Hey Doctor, wanted to let you know i took your advise and saw a dermatologist that said no to herpes or any sti after visual inspection and i thought my penis looked worst it has. So almost 24 days post exposure and non of the three dr.'s i've seen noticed anything over this timespan. i remember you saying in a thread to someone without visible lesions (that dr. would find) secondary symptoms (ie.leg/foot pain, headaches) would most likely not be initial outbreak or reoccurence, correct?. But, thanks for the help and i will get a blood test at appropriate time.
No, this additional information doesn't change my opinion or advice. Still doesn't sound like herpes.
I'm sorry doctor one last thing i forgot to ask you in previous post then i promise i will leave you be. Is it common to experience symptoms as far as 10 days apart during an initial outbreak? Example; Having some neurologic pain on right side(foot and buttok), started yesterday, after having this unchanged, possible lesion on right side of penis head for 10 days. Could there be a correlation? Thank you for all your comments and i promise i will leave and return only when i have tested positive for a strand of the herpes simplex virus, thank you.
That should say I recommend AGAINST blood testing.
Trust me on this. The symptoms you describe do not suggest herpes. Period. Based on the large number of comments on the herpes community forum (over 60!), it seems clear you are obsessed with genital herpes. It is neither the most common nor most important STD. Try to get your priorities straight. I recommend blood testing -- you're just going to inflame your anxieties to no purpose. Just stop worrying about it.
That will be all for this thread.
thank you doctor, this has all been very confusing and i appreciate your help and everyone on this site, i had a igg herpes blood test done late last year and was negative for both strains and this possible exposure has been my first partner since blood test. i will trust in you and the health care providers i've seen in that i probably don't have herpes, everything i've perceived as symptoms may have just been manifested in my head. I will wait to see what happens "down there" and get another blood test at about 3 months.
Welcome to the forum. However, I doubt I can help. You have been on and off the herpes community forum for a couple of years, generally with symptoms that have some features consistent with herpes and others that do not; and you describe lots of visits with health care providers who were pretty sure herpes wasn't the cause of the problem.
And that seems to be the same issue here. Herpes doesn't cause "bumpy-ness" of the head of the penis, and you have seen at least 2 (maybe several?) health care providers who have said you don't have it. There is no such thing as a "mild outbreak" that causes symptoms noticed by the patient but not by the doctor -- or at least that's a very rare thing. And you seem to know that herpes cannot cause any kind of skin lesion that remains unchanged for 2 weeks.
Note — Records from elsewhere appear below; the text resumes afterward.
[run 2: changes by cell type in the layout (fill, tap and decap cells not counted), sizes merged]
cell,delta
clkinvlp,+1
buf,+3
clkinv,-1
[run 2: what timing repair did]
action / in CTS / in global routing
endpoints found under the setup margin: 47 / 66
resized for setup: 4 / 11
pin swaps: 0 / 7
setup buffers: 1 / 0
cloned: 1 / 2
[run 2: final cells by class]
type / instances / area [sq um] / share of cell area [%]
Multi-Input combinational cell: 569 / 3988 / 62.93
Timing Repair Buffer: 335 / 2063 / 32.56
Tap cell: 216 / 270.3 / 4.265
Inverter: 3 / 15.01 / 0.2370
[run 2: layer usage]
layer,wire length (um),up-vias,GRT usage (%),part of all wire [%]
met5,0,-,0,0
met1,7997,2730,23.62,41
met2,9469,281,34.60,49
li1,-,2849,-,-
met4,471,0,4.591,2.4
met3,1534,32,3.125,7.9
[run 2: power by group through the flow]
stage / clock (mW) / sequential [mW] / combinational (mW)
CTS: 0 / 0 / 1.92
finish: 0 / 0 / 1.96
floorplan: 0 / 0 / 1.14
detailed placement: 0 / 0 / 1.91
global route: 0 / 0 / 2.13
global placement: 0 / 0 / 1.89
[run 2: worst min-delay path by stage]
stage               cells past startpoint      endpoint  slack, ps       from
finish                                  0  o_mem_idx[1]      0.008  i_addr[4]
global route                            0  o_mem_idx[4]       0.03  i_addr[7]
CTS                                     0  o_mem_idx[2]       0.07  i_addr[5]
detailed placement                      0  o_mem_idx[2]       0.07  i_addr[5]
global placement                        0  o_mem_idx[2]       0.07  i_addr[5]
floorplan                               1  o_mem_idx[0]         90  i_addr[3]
`config.mk`:
```
export PLATFORM = sky130hd
export DESIGN_NAME = clint_timer
export DESIGN_NICKNAME = d
export VERILOG_FILES = /design/src/source/bus_pkg.sv /design/src/source/clint_timer.sv
export VERILOG_INCLUDE_DIRS = /design/src /design/src/source
export SDC_FILE = /design/constraint.sdc
export NUM_CORES = 1
export LEC_CHECK = 0
export BUFFER_PORTS_ARGS = -buffer_cell sky130_fd_sc_hd__buf_2
export CAP_MARGIN = 20
export CORE_ASPECT_RATIO = 1.25
export CORE_MARGIN = 3
export CORE_UTILIZATION = 40
export CTS_CLUSTER_SIZE = 40
export DETAILED_ROUTE_END_ITERATION = 10
export GPL_TIMING_DRIVEN = 0
export PLACE_DENSITY = 0.65
export SYNTH_ARGS = -nofsm -noshare
export SYNTH_HDL_FRONTEND = slang
export SYNTH_SLANG_ARGS = --single-unit
```
`constraint.sdc`:
```
create_clock -name clock -period 9.88 [get_ports clock]
set_input_delay 2.964 -clock clock [delete_from_list [all_inputs] [get_ports clock]]
set_output_delay 2.964 -clock clock [all_outputs]
set_load 0.01 [all_outputs]
```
My guess is there is nothing at all wrong with your penile skin, that you're just paying too much attention and noting minor variations in skin appearance that don't mean anything.
What do I suggest you do at this point? I strongly recommend that henceforth and forever you stop trying to find answers on line, whether on this forum, the herpes community forum, or any other website. You're never going to get a clear diagnosis that way. Find a provider -- preferably a dermatologist -- who you trust. Then stick with that person, and no other health professional, for any and all genital skin symptoms. And trust what s/he finds and advises.
If and when you find a provider who confirms herpes, or if you have a postive blood test for HSV-2, feel free to return to tell me about it. But be clear: even if someday you have a positive HSV-2 blood test, it will not explain the kinds of symptoms you describe. It would only mean you have asymptomatic HSV-2 plus one or more other explanations for the appearance of the skin of your penis.